Relive Bedtime Rituals with Nana and Nani in ‘Goodnight Ganesha’

Left to right: Book - Goodnight Ganesh, Author - Nadia Salomon, Illustrator - Poonam Mistry

Rooted in the universal practice of children’s nighttime rituals, Goodnight Ganesha follows a brother and sister’s endearing bedtime routine with their grandparents in India. Scrumptiously illustrated, this children’s book is as visually engaging as it is intriguing enough to trigger a stream of deep conversations between readers and listeners.         

A Relatable Scenario

The loving bond between grandparents and grandchildren is indeed special. Goodnight Ganesha is a beautifully illustrated and delightfully written book celebrating just that. The context of a goofy and adorable nighttime routine the children share with their grandparents couldn’t conjure up a more relatable, warm, and convivial feeling among readers across generations. Unsurprisingly, author Nadia Salomon was inspired by her own children’s bedtime traditions with their grandparents in India when she wrote this book.    

Familiar Text-to-Text References

Nidhi Kirpal Jayadevan’s kids reading ‘Goodnight Ganesha’.

When I first read Goodnight Ganesha to my elementary school boys as part of their bedtime ritual, they were able to almost immediately draw parallels to text in the famed Good Night Moon and Good Night City series – Good Night Seattle, in our case. Thereby, once again, making Goodnight Ganesha instantly relatable and familiar to them. The text is rhyming, making it easy to read and even memorize. It’s minimal on each page, but efficiently and poignantly allows readers to glean the main idea or sentiment.

Visually Delicious

An illustration from ‘Goodnight Ganesha’.

Alongside the text, the intricate illustrations in Goodnight Ganesha are lavishly complementary. Illustrator Poonam Mistry brings the story to life with dazzling art that incorporates her South Indian roots, Indian folklore, and influences from Kalamkari textile patterns.  

Her exquisite depictions provide a compelling visual extension of the written word. For instance, in the book, as part of their bedtime routine, the children’s grandfather reads them stories. The accompanying visual is of a canonical image from the Mahabharata of Arjuna’s chariot with Krishna as his charioteer. To that end, the visual extends the text by offering a tangible insight into the possible types of stories, that include mythological tales, the children listen to before calling it a day.  Again, something possibly quite relatable to the reader – both children and adults alike, who’ve probably listened to such stories as part of their bedtime ritual.  

A conversation starter

How did peacocks get blue feathers? Who’s Brahma, Vishnu, and Shiva? Why is one of Ganesha’s tusks broken? I remember seeing a puja thali with flowers when…

Once again, drawing from personal experience, as we read and flipped through the pages of Goodnight Ganesha, I found that it facilitated several talking points for us. Some questions, other wonders, and some mere comments.

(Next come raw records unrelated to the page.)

File: config.mk
export PLATFORM = sky130hd
export DESIGN_NAME = asx_soupbintcp_itch
export DESIGN_NICKNAME = asx_soupbintcp_itch
export VERILOG_FILES = /design/flow/design.v
export SDC_FILE = /design/flow/constraint.sdc
export NUM_CORES = 4
export LEC_CHECK = 0
export CAP_MARGIN = 20
export CORE_ASPECT_RATIO = 0.99
export CORE_MARGIN = 2
export CORE_UTILIZATION = 63
export CTS_CLUSTER_SIZE = 32
export GPL_TIMING_DRIVEN = 1
export SLEW_MARGIN = 40
File: design.v
module tcp_parser (
    input  wire        clk,
    input  wire        rst,
    input  wire        ip_payload_valid,
    input  wire [7:0]  ip_payload_data,
    input  wire        ip_payload_start,    
    input  wire        ip_payload_end,      
    output wire [15:0] tcp_src_port,
    output wire [15:0] tcp_dst_port,
    output wire [31:0] tcp_seq_num,
    output wire [31:0] tcp_ack_num,
    output wire [3:0]  tcp_data_offset,
    output wire [7:0]  tcp_flags,
    output wire [15:0] tcp_window,
    output wire        tcp_flag_syn,
    output wire        tcp_flag_ack,
    output wire        tcp_flag_fin,
    output wire        tcp_flag_rst,
    output wire        tcp_flag_psh,
    output reg         tcp_payload_valid,
    output reg  [7:0]  tcp_payload_data,
    output reg         tcp_payload_start,
    output reg         tcp_payload_end,
    output reg         tcp_header_valid,
    output reg         tcp_parse_error
);
    localparam [2:0] IDLE         = 3'd0,
                     PARSE_HEADER = 3'd1,
                     SKIP_OPTIONS = 3'd2,
                     PAYLOAD      = 3'd3,
                     ERROR_STATE  = 3'd4;
    reg [2:0]  state;
    reg [5:0]  byte_cnt;
    reg [15:0] src_port_reg;
    reg [15:0] dst_port_reg;
    reg [31:0] seq_num_reg;
    reg [31:0] ack_num_reg;
    reg [3:0]  data_offset_reg;
    reg [7:0]  flags_reg;
    reg [15:0] window_reg;
    reg [5:0]  header_len;
    reg        header_done;
    reg        payload_active;
    always @(posedge clk) begin
        if (rst) begin
            state           <= IDLE;
            byte_cnt        <= 6'd0;
            src_port_reg    <= 16'd0;
            dst_port_reg    <= 16'd0;
            seq_num_reg     <= 32'd0;
            ack_num_reg     <= 32'd0;
            data_offset_reg <= 4'd0;
            flags_reg       <= 8'd0;
            window_reg      <= 16'd0;
            header_len      <= 6'd0;
            header_done     <= 1'b0;
            payload_active  <= 1'b0;
            tcp_header_valid  <= 1'b0;
            tcp_parse_error   <= 1'b0;
            tcp_payload_start <= 1'b0;
            tcp_payload_end   <= 1'b0;
            tcp_payload_valid <= 1'b0;
        end else begin
            tcp_header_valid  <= 1'b0;
            tcp_parse_error   <= 1'b0;
            tcp_payload_start <= 1'b0;
            tcp_payload_end   <= 1'b0;
            tcp_payload_valid <= 1'b0;
            case (state)
                IDLE: begin
                    header_done    <= 1'b0;
                    payload_active <= 1'b0;
                    if (ip_payload_start && ip_payload_valid) begin
                        src_port_reg[15:8] <= ip_payload_data;
                        byte_cnt <= 6'd1;
                        state <= PARSE_HEADER;
                    end
                end
                PARSE_HEADER: begin
                    if (ip_payload_valid) begin
                        case (byte_cnt)
                            6'd1:  src_port_reg[7:0]   <= ip_payload_data;
                            6'd2:  dst_port_reg[15:8]  <= ip_payload_data;
                            6'd3:  dst_port_reg[7:0]   <= ip_payload_data;
                            6'd4:  seq_num_reg[31:24]  <= ip_payload_data;
                            6'd5:  seq_num_reg[23:16]  <= ip_payload_data;
                            6'd6:  seq_num_reg[15:8]   <= ip_payload_data;
                            6'd7:  seq_num_reg[7:0]    <= ip_payload_data;
                            6'd8:  ack_num_reg[31:24]  <= ip_payload_data;
                            6'd9:  ack_num_reg[23:16]  <= ip_payload_data;
                            6'd10: ack_num_reg[15:8]   <= ip_payload_data;
                            6'd11: ack_num_reg[7:0]    <= ip_payload_data;
                            6'd12: begin
                                data_offset_reg <= ip_payload_data[7:4];
                                header_len <= {ip_payload_data[7:4], 2'b00};
                            end
                            6'd13: flags_reg          <= ip_payload_data;
                            6'd14: window_reg[15:8]   <= ip_payload_data;
                            6'd15: window_reg[7:0]    <= ip_payload_data;
                            6'd19: begin
                                if (header_len > 6'd20) begin
                                    state <= SKIP_OPTIONS;
                                end else begin
                                    header_done <= 1'b1;
                                    tcp_header_valid <= 1'b1;
                                    state <= PAYLOAD;
                                end
                            end
                            default: ;
                        endcase
                        byte_cnt <= byte_cnt + 6'd1;
                        if (ip_payload_end && byte_cnt < 6'd19) begin
                            tcp_parse_error <= 1'b1;
                            state <= ERROR_STATE;
                        end
                    end
                end
                SKIP_OPTIONS: begin
                    if (ip_payload_valid) begin
                        byte_cnt <= byte_cnt + 6'd1;
                        if (byte_cnt >= header_len - 6'd1) begin
                            header_done <= 1'b1;
                            tcp_header_valid <= 1'b1;
                            state <= PAYLOAD;
                        end
                        if (ip_payload_end && byte_cnt < header_len - 6'd1) begin
                            tcp_parse_error <= 1'b1;
                            state <= ERROR_STATE;
                        end
                    end
                end
                PAYLOAD: begin
                    if (ip_payload_valid) begin
                        tcp_payload_valid <= 1'b1;
                        tcp_payload_data <= ip_payload_data;
                        if (!payload_active) begin
                            tcp_payload_start <= 1'b1;
                            payload_active <= 1'b1;
                        end
                        if (ip_payload_end) begin
                            tcp_payload_end <= 1'b1;
                            payload_active <= 1'b0;
                            state <= IDLE;
                        end
                    end
                end
                ERROR_STATE: begin
                    if (ip_payload_end)
                        state <= IDLE;
                end
                default: state <= IDLE;
            endcase
            if (ip_payload_end && state != IDLE && state != PAYLOAD) begin
                tcp_parse_error <= 1'b1;
                state <= IDLE;
            end
        end
    end
    assign tcp_src_port    = src_port_reg;
    assign tcp_dst_port    = dst_port_reg;
    assign tcp_seq_num     = seq_num_reg;
    assign tcp_ack_num     = ack_num_reg;
    assign tcp_data_offset = data_offset_reg;
    assign tcp_flags       = flags_reg;
    assign tcp_window      = window_reg;
    assign tcp_flag_fin = flags_reg[0];
    assign tcp_flag_syn = flags_reg[1];
    assign tcp_flag_rst = flags_reg[2];
    assign tcp_flag_psh = flags_reg[3];
    assign tcp_flag_ack = flags_reg[4];
endmodule
module soupbintcp_handler (
    input  wire        clk,
    input  wire        rst,
    input  wire        tcp_payload_valid,
    input  wire [7:0]  tcp_payload_data,
    input  wire        tcp_payload_start,
    input  wire        tcp_payload_end,
    output reg         itch_msg_valid,
    output reg  [7:0]  itch_msg_data,
    output reg         itch_msg_start,
    output reg         itch_msg_end,
    output wire        session_active,
    output wire [63:0] session_sequence,
    output wire [7:0]  pkt_type,
    output reg         pkt_type_valid,
    output reg         pkt_heartbeat,
    output reg         pkt_login_accepted,
    output reg         pkt_login_rejected,
    output reg         pkt_end_session,
    output wire [31:0] seq_data_count,
    output wire [31:0] heartbeat_count,
    output reg         parse_error
);
    localparam [7:0] SOUP_DEBUG          = 8'h2B;   
    localparam [7:0] SOUP_LOGIN_ACCEPTED = 8'h41;   
    localparam [7:0] SOUP_HEARTBEAT      = 8'h48;   
    localparam [7:0] SOUP_LOGIN_REJECTED = 8'h4A;   
    localparam [7:0] SOUP_SEQ_DATA       = 8'h53;   
    localparam [7:0] SOUP_UNSEQ_DATA     = 8'h55;   
    localparam [7:0] SOUP_END_SESSION    = 8'h5A;   
    localparam [2:0] IDLE            = 3'd0,
                     READ_LENGTH_MSB = 3'd1,
                     READ_LENGTH_LSB = 3'd2,
                     READ_TYPE       = 3'd3,
                     READ_PAYLOAD    = 3'd4,
                     SKIP_PAYLOAD    = 3'd5,
                     ERROR_STATE     = 3'd6;
    reg [2:0]  state;
    reg [15:0] pkt_length;
    reg [7:0]  pkt_type_reg;
    reg [15:0] payload_cnt;
    reg [15:0] payload_len;      
    reg        session_active_reg;
    reg [63:0] session_seq_reg;
    reg [31:0] seq_data_cnt;
    reg [31:0] heartbeat_cnt;
    reg        is_seq_data;
    reg        first_payload;
    always @(posedge clk) begin
        if (rst) begin
            state              <= IDLE;
            pkt_length         <= 16'd0;
            pkt_type_reg       <= 8'd0;
            payload_cnt        <= 16'd0;
            payload_len        <= 16'd0;
            session_active_reg <= 1'b0;
            session_seq_reg    <= 64'd0;
            seq_data_cnt       <= 32'd0;
            heartbeat_cnt      <= 32'd0;
            is_seq_data        <= 1'b0;
            first_payload      <= 1'b0;
            itch_msg_valid     <= 1'b0;
            itch_msg_start     <= 1'b0;
            itch_msg_end       <= 1'b0;
            pkt_type_valid     <= 1'b0;
            pkt_heartbeat      <= 1'b0;
            pkt_login_accepted <= 1'b0;
            pkt_login_rejected <= 1'b0;
            pkt_end_session    <= 1'b0;
            parse_error        <= 1'b0;
        end else begin
            itch_msg_valid     <= 1'b0;
            itch_msg_start     <= 1'b0;
            itch_msg_end       <= 1'b0;
            pkt_type_valid     <= 1'b0;
            pkt_heartbeat      <= 1'b0;
            pkt_login_accepted <= 1'b0;
            pkt_login_rejected <= 1'b0;
            pkt_end_session    <= 1'b0;
            parse_error        <= 1'b0;
            case (state)
                IDLE: begin
                    is_seq_data   <= 1'b0;
                    first_payload <= 1'b0;
                    if (tcp_payload_start && tcp_payload_valid) begin
                        pkt_length[15:8] <= tcp_payload_data;
                        state <= READ_LENGTH_LSB;
                    end else if (tcp_payload_valid) begin
                        pkt_length[15:8] <= tcp_payload_data;
                        state <= READ_LENGTH_LSB;
                    end
                end
                READ_LENGTH_MSB: begin
                    if (tcp_payload_valid) begin
                        pkt_length[15:8] <= tcp_payload_data;
                        state <= READ_LENGTH_LSB;
                    end
                end
                READ_LENGTH_LSB: begin
                    if (tcp_payload_valid) begin
                        pkt_length[7:0] <= tcp_payload_data;
                        state <= READ_TYPE;
                    end
                end
                READ_TYPE: begin
                    if (tcp_payload_valid) begin
                        pkt_type_reg <= tcp_payload_data;
                        pkt_type_valid <= 1'b1;
                        payload_len <= pkt_length - 16'd1;
                        payload_cnt <= 16'd0;
                        case (tcp_payload_data)
                            SOUP_HEARTBEAT: begin
                                pkt_heartbeat <= 1'b1;
                                heartbeat_cnt <= heartbeat_cnt + 32'd1;
                                state <= IDLE;
                            end
                            SOUP_LOGIN_ACCEPTED: begin
                                pkt_login_accepted <= 1'b1;
                                session_active_reg <= 1'b1;
                                if (pkt_length > 16'd1) state <= SKIP_PAYLOAD;
                                else                    state <= IDLE;
                            end
                            SOUP_LOGIN_REJECTED: begin
                                pkt_login_rejected <= 1'b1;
                                session_active_reg <= 1'b0;
                                if (pkt_length > 16'd1) state <= SKIP_PAYLOAD;
                                else                    state <= IDLE;
                            end
                            SOUP_END_SESSION: begin
                                pkt_end_session <= 1'b1;
                                session_active_reg <= 1'b0;
                                state <= IDLE;
                            end
                            SOUP_SEQ_DATA: begin
                                is_seq_data <= 1'b1;
                                first_payload <= 1'b1;
                                seq_data_cnt <= seq_data_cnt + 32'd1;
                                session_seq_reg <= session_seq_reg + 64'd1;
                                if (pkt_length > 16'd1) state <= READ_PAYLOAD;
                                else                    state <= IDLE;
                            end
                            SOUP_UNSEQ_DATA: begin
                                if (pkt_length > 16'd1) state <= SKIP_PAYLOAD;
                                else                    state <= IDLE;
                            end
                            SOUP_DEBUG: begin
                                if (pkt_length > 16'd1) state <= SKIP_PAYLOAD;
                                else                    state <= IDLE;
                            end
                            default: begin
                                parse_error <= 1'b1;
                                if (pkt_length > 16'd1) state <= SKIP_PAYLOAD;
                                else                    state <= IDLE;
                            end
                        endcase
                    end
                end
                READ_PAYLOAD: begin
                    if (tcp_payload_valid) begin
                        itch_msg_valid <= 1'b1;
                        itch_msg_data <= tcp_payload_data;
                        if (first_payload) begin
                            itch_msg_start <= 1'b1;
                            first_payload <= 1'b0;
                        end
                        payload_cnt <= payload_cnt + 16'd1;
                        if (payload_cnt >= payload_len - 16'd1) begin
                            itch_msg_end <= 1'b1;
                            state <= IDLE;
                        end
                        if (tcp_payload_end) begin
                            if (payload_cnt < payload_len - 16'd1)
                                itch_msg_end <= 1'b1;
                            state <= IDLE;
                        end
                    end
                end
                SKIP_PAYLOAD: begin
                    if (tcp_payload_valid) begin
                        payload_cnt <= payload_cnt + 16'd1;
                        if (payload_cnt >= payload_len - 16'd1)
                            state <= IDLE;
                        if (tcp_payload_end)
                            state <= IDLE;
                    end
                end
                ERROR_STATE: begin
                    if (tcp_payload_end)
                        state <= IDLE;
                end
                default: state <= IDLE;
            endcase
            if (tcp_payload_end && state != IDLE) begin
                if (state == READ_PAYLOAD && is_seq_data)
                    itch_msg_end <= 1'b1;
                state <= IDLE;
            end
        end
    end
    assign session_active   = session_active_reg;
    assign session_sequence = session_seq_reg;
    assign pkt_type         = pkt_type_reg;
    assign seq_data_count   = seq_data_cnt;
    assign heartbeat_count  = heartbeat_cnt;
endmodule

The one that caught my attention was, how did peacocks get blue feathers? Admittedly, I did some internet research to learn more and understand the connection of peacocks and their feathers with the Ramayana and Indra. That snowballed a series of related discussions! The image from the Mahabharata was another example of an image that facilitated some multifaceted conversations related to the rather nuanced and complicated ancient Indian epic.

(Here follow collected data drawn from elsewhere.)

Design lascon_top, start of the top module:
module lascon_top #(
    parameter int LASCON_VARIANT = 0
)(
    input  logic                                clk,
    input  logic                                rst,
    input  logic [2:0]                          mode_i,      
    input  logic [31:0]                         xof_len_i,   
    input  logic                                start_i,     
    input  logic                                abort_i,     
    output logic                                busy_o,      
    output logic                                done_o,      
    output logic                                tag_fail_o,  
    input  logic [63:0]                         s_axis_tdata,   
    input  logic [7:0]                          s_axis_tkeep,   
    input  logic [3:0]                          s_axis_tuser,   
    input  logic                                s_axis_tlast,   
    input  logic                                s_axis_tvalid,  
    output logic                                s_axis_tready,  
    output logic [63:0]                         m_axis_tdata,   
    output logic [7:0]                          m_axis_tkeep,   
    output logic [3:0]                          m_axis_tuser,   
    output logic                                m_axis_tlast,   
    output logic                                m_axis_tvalid,  
    input  logic                                m_axis_tready   
);
Size in the first run: about 5800 cells after synthesis, roughly 49000 um^2 of cells after synthesis.
clock: 7.0 ns
lec_check: 0
cap_margin: 15
cell_pad_in_sites_detail_placement: 2
cell_pad_in_sites_global_placement: 3
core_aspect_ratio: 0.68
core_margin: 10
core_utilization: 26
cts_cluster_diameter: 332
cts_cluster_size: 36
gpl_timing_driven: 1
max_routing_layer: met4
min_routing_layer: met2
setup_slack_margin: -0.44
slew_margin: 0
run.sh (not shown) runs the stock make flow with config.mk's settings and CLKGATE_MAP_FILE=.
The baseline stopped in 5_1_grt on GRT-0116.
==> next run, changes <==
CAP_MARGIN = 35   (was 15)
CELL_PAD_IN_SITES_DETAIL_PLACEMENT = 0   (was 2)
CELL_PAD_IN_SITES_GLOBAL_PLACEMENT = default   (was 3)
CORE_ASPECT_RATIO = default   (was 0.68)
CORE_MARGIN = 2   (was 10)
CORE_UTILIZATION = 53   (was 26)
CTS_CLUSTER_DIAMETER = default   (was 332)
CTS_CLUSTER_SIZE = default   (was 36)
MAX_ROUTING_LAYER = default   (was met4)
MIN_ROUTING_LAYER = default   (was met2)
SETUP_SLACK_MARGIN = default   (was -0.44)
SLEW_MARGIN = 20   (was 0)
clock period = 5.6 ns   (was 7.0 ns; I/O delays follow)
Outcome:
- This time the run finished but fails on negative setup slack
- synthesized cell count is unchanged
- die area decreases by 54%
- synthesized area stays the same
==> next run, changes <==
CAP_MARGIN = 20   (was 35)
CELL_PAD_IN_SITES_DETAIL_PLACEMENT = default   (was 0)
CORE_UTILIZATION = 60   (was 53)
GPL_TIMING_DRIVEN = default   (was 1)
clock period = 3.79 ns   (was 5.6 ns; I/O delays follow)
The changed run aborted during 5_1_grt.
Synthesized cell count is unchanged.
Die size came out lower by 12%.
Area after synthesis does not change.

## run 1
lascon_top again, from the RTL that the note above started with.
## lascon_top
module lascon_top #(
    parameter int LASCON_VARIANT = 0
)(
    input  logic                                clk,
    input  logic                                rst,
    input  logic [2:0]                          mode_i,      
    input  logic [31:0]                         xof_len_i,   
    input  logic                                start_i,     
    input  logic                                abort_i,     
    output logic                                busy_o,      
    output logic                                done_o,      
    output logic                                tag_fail_o,  
    input  logic [63:0]                         s_axis_tdata,   
    input  logic [7:0]                          s_axis_tkeep,   
    input  logic [3:0]                          s_axis_tuser,   
    input  logic                                s_axis_tlast,   
    input  logic                                s_axis_tvalid,  
    output logic                                s_axis_tready,  
    output logic [63:0]                         m_axis_tdata,   
    output logic [7:0]                          m_axis_tkeep,   
    output logic [3:0]                          m_axis_tuser,   
    output logic                                m_axis_tlast,   
    output logic                                m_axis_tvalid,  
    input  logic                                m_axis_tready   
);
  ...
==> flow/config.mk <==
export PLATFORM = sky130hd
export DESIGN_NAME = lascon_top
export DESIGN_NICKNAME = lascon_top
export VERILOG_FILES = /design/flow/design.v
export SDC_FILE = /design/flow/constraint.sdc
export NUM_CORES = 4
export LEC_CHECK = 0
export CAP_MARGIN = 20
export CORE_MARGIN = 2
export CORE_UTILIZATION = 66
export CTS_CLUSTER_DIAMETER = 358
export CTS_CLUSTER_SIZE = 35
export HOLD_SLACK_MARGIN = -0.09
export MAX_ROUTING_LAYER = met4
export SETUP_SLACK_MARGIN = 0.3
export SLEW_MARGIN = 20
==> flow/constraint.sdc <==
create_clock -name core_clock -period 5.51 [get_ports {clk}]
set_input_delay 1.1020 -clock core_clock [delete_from_list [all_inputs] [get_ports {clk}]]
set_output_delay 1.1020 -clock core_clock [all_outputs]
set_load 0.01 [all_outputs]
Run 1 never completed, since it errored out during 5_1_grt.
Input changes introduced in run 2 (baseline for comparison: run 1):
Settings: HOLD_SLACK_MARGIN: -0.09 -> unset; CTS_CLUSTER_DIAMETER: 358 -> unset; CTS_CLUSTER_SIZE: 35 -> unset; MAX_ROUTING_LAYER: met4 -> unset; CORE_UTILIZATION: 66 -> 43; the clock period (ns, I/O delays scaled along): 5.51 -> 4.35.
Results
Taking run 1 as the reference, in run 2 die span in y now larger; floorplan-stage core utilization now smaller; width of the die now larger.
Complete run, failing final checks: run 2, reason negative setup slack.
The HPWL after detailed placement of run 2 is higher than that of run 1.
[inputs] run 3 vs run 2
Settings: a change of CORE_UTILIZATION from 43 to 40; a change of the clock period (ns, I/O delays scaled along) from 4.35 to 9.86.
- Per the final summary, run 3 finished and its layout is clean on timing, DRC and antenna.
- Higher total routed wire length on the met1 layer was reported by run 2, not run 3.
- u_aead_fsm.state_r[11] as the startpoint of the worst setup timing path was reported by run 2, and mode_i[2] by run 3.
- Comparing run 3 and run 2, the lower signed area change from the synthesized netlist to the final layout is on run 3.
- Clock-cell share of area up 0.74 points in run 3 wrt run 2
- Internal portion of total power delta (run 3 − run 2): favourable
- Routed wire length: run 3 < run 2
- Sort run 3 and run 2 by area share of buffers outside the clock network, ascending, and run 3 comes first.

Starting RTL as in the previous note.
Settings: LEC_CHECK=0, CAP_MARGIN=20, CORE_MARGIN=2, CORE_UTILIZATION=66, CTS_CLUSTER_SIZE=50, SETUP_SLACK_MARGIN=-0.41, SLEW_MARGIN=20; clock period 5.47 ns.
The first run never finished: it broke off in global routing (5_1_grt).
==> next run, changes <==
CORE_UTILIZATION = 57   (was 66)
CTS_CLUSTER_SIZE = default   (was 50)
SETUP_SLACK_MARGIN = 0.3   (was -0.41)
clock period = 4.49 ns   (was 5.47 ns; I/O delays follow)
=>
- The new run never finished: it broke off in global routing (5_1_grt), error GRT-0232
- area after synthesis stays the same
- synthesized cell count does not change
- die size climbs by 16%

Setup of lane 1:
lascon_top again, from the RTL that the note above started with.
## lascon_top
module lascon_top #(
    parameter int LASCON_VARIANT = 0
)(
    input  logic                                clk,
    input  logic                                rst,
    input  logic [2:0]                          mode_i,      
    input  logic [31:0]                         xof_len_i,   
    input  logic                                start_i,     
    input  logic                                abort_i,     
    output logic                                busy_o,      
    output logic                                done_o,      
    output logic                                tag_fail_o,  
    input  logic [63:0]                         s_axis_tdata,   
    input  logic [7:0]                          s_axis_tkeep,   
    input  logic [3:0]                          s_axis_tuser,   
    input  logic                                s_axis_tlast,   
    input  logic                                s_axis_tvalid,  
    output logic                                s_axis_tready,  
    output logic [63:0]                         m_axis_tdata,   
    output logic [7:0]                          m_axis_tkeep,   
    output logic [3:0]                          m_axis_tuser,   
    output logic                                m_axis_tlast,   
    output logic                                m_axis_tvalid,  
    input  logic                                m_axis_tready   
);
    logic           is_aead_mode;
  ...
export LEC_CHECK = 0
export CAP_MARGIN = 15
export CELL_PAD_IN_SITES_DETAIL_PLACEMENT = 2
export CELL_PAD_IN_SITES_GLOBAL_PLACEMENT = 2
export CORE_ASPECT_RATIO = 0.68
export CORE_MARGIN = 3
export CORE_UTILIZATION = 26
export CTS_CLUSTER_DIAMETER = 332
export CTS_CLUSTER_SIZE = 36
export GPL_TIMING_DRIVEN = 1
export MAX_ROUTING_LAYER = met4
export MIN_ROUTING_LAYER = met2
export SLEW_MARGIN = 0
create_clock -name core_clock -period 7.0 [get_ports {clk}]
For lane 1, the flow was terminated by a tool error in global routing and produced no final design.
The following lists how lane 5 was set up differently from lane 1:
Settings: changing SLEW_MARGIN from 0 to 20; setting SETUP_SLACK_MARGIN to 0.3 for the first time; removing CORE_ASPECT_RATIO (formerly 0.68); changing CORE_MARGIN from 3 to 2; removing CELL_PAD_IN_SITES_DETAIL_PLACEMENT (formerly 2); removing GPL_TIMING_DRIVEN (formerly 1); removing CELL_PAD_IN_SITES_GLOBAL_PLACEMENT (formerly 2); removing MAX_ROUTING_LAYER (formerly met4); removing MIN_ROUTING_LAYER (formerly met2); changing CORE_UTILIZATION from 26 to 40; removing CTS_CLUSTER_DIAMETER (formerly 332); changing CAP_MARGIN from 15 to 20; removing CTS_CLUSTER_SIZE (formerly 36).
==> results <==
- Per the final summary, lane 5 finished and its layout is clean on timing, DRC and antenna.
- Going from lane 1 to lane 5, die height moved down; placement-stage cell area moved down; buffer count from post-CTS setup fixing up 2.
- Die outline width (lane 5 vs. lane 1) decreases by more than a quarter
- Looking only at global placer's final weighted congestion, and setting everything else aside, the higher value of lane 5 and lane 1 goes to lane 1.
- Diff lane 1 -> lane 5: setup slack at placement lost 48 ps; row count lost about 2.3%; clock buffer count from CTS picked up an extra 56; effective utilization at floorplan picked up an extra 14 points.

Setup of run A:
Starting RTL as in the previous note.
make LEC_CHECK=0 CAP_MARGIN=20 CORE_MARGIN=2 CORE_UTILIZATION=66 CTS_CLUSTER_SIZE=50 SETUP_SLACK_MARGIN=-0.41 SLEW_MARGIN=20 finish   # period 5.33 ns
The flow ended early for run A: it failed with a tool error in global routing.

The children were also interested in knowing about my bedtime traditions with my grandparents. Thinking back, it was evident that cuddling, storytelling, playing, were all a part of the routine. Just like the children in the book, my boys have similar bedtime traditions they share with their grandparents. Something they recounted with relish as we read along!

Grateful for the time we spent with grandparents

Towards the end of the book when the children settle down to snuggle with their grandmother, the text acknowledges their gratitude for being able to spend time with grandparents. This was especially welcoming and heartwarming today, at a time when visiting grandparents in-person has been hard or impossible for so many grandchildren.

So, when I first read Goodnight Ganesha to my elementary school boys as part of their bedtime routine, they were vicariously transported back to December 2019. Pre-pandemic, when they last traveled to Delhi to spend precious time with their grandparents.

On sale now

Hear the sound of planes going zhoom, zhoom, zhoom;

See a shy baby gecko scurry to hide;

Smell the air wafting with perfume;

Listen to a serene lullaby;

Savor a sweet, spicy chai and tuck into nana’s sari in the crisp night…

Fresh off the shelf, as of August 31, this ode to bedtime is sure to viscerally bring to life the sights, flavors, sounds, and alluring shades of India to readers across generations. Something, we can all relate to, even as adults!      


Nidhi Kirpal Jayadevan is an avid reader and a yoga enthusiast. Her life pre-kids was dedicated to the complex field of Communication Sciences. After choosing to be a full-time mother, reading and playing with her high-energy boys has been a fascinating journey. She constantly sees the world through little eyes, applying simple learnings to deepen life’s meaning for herself and her family.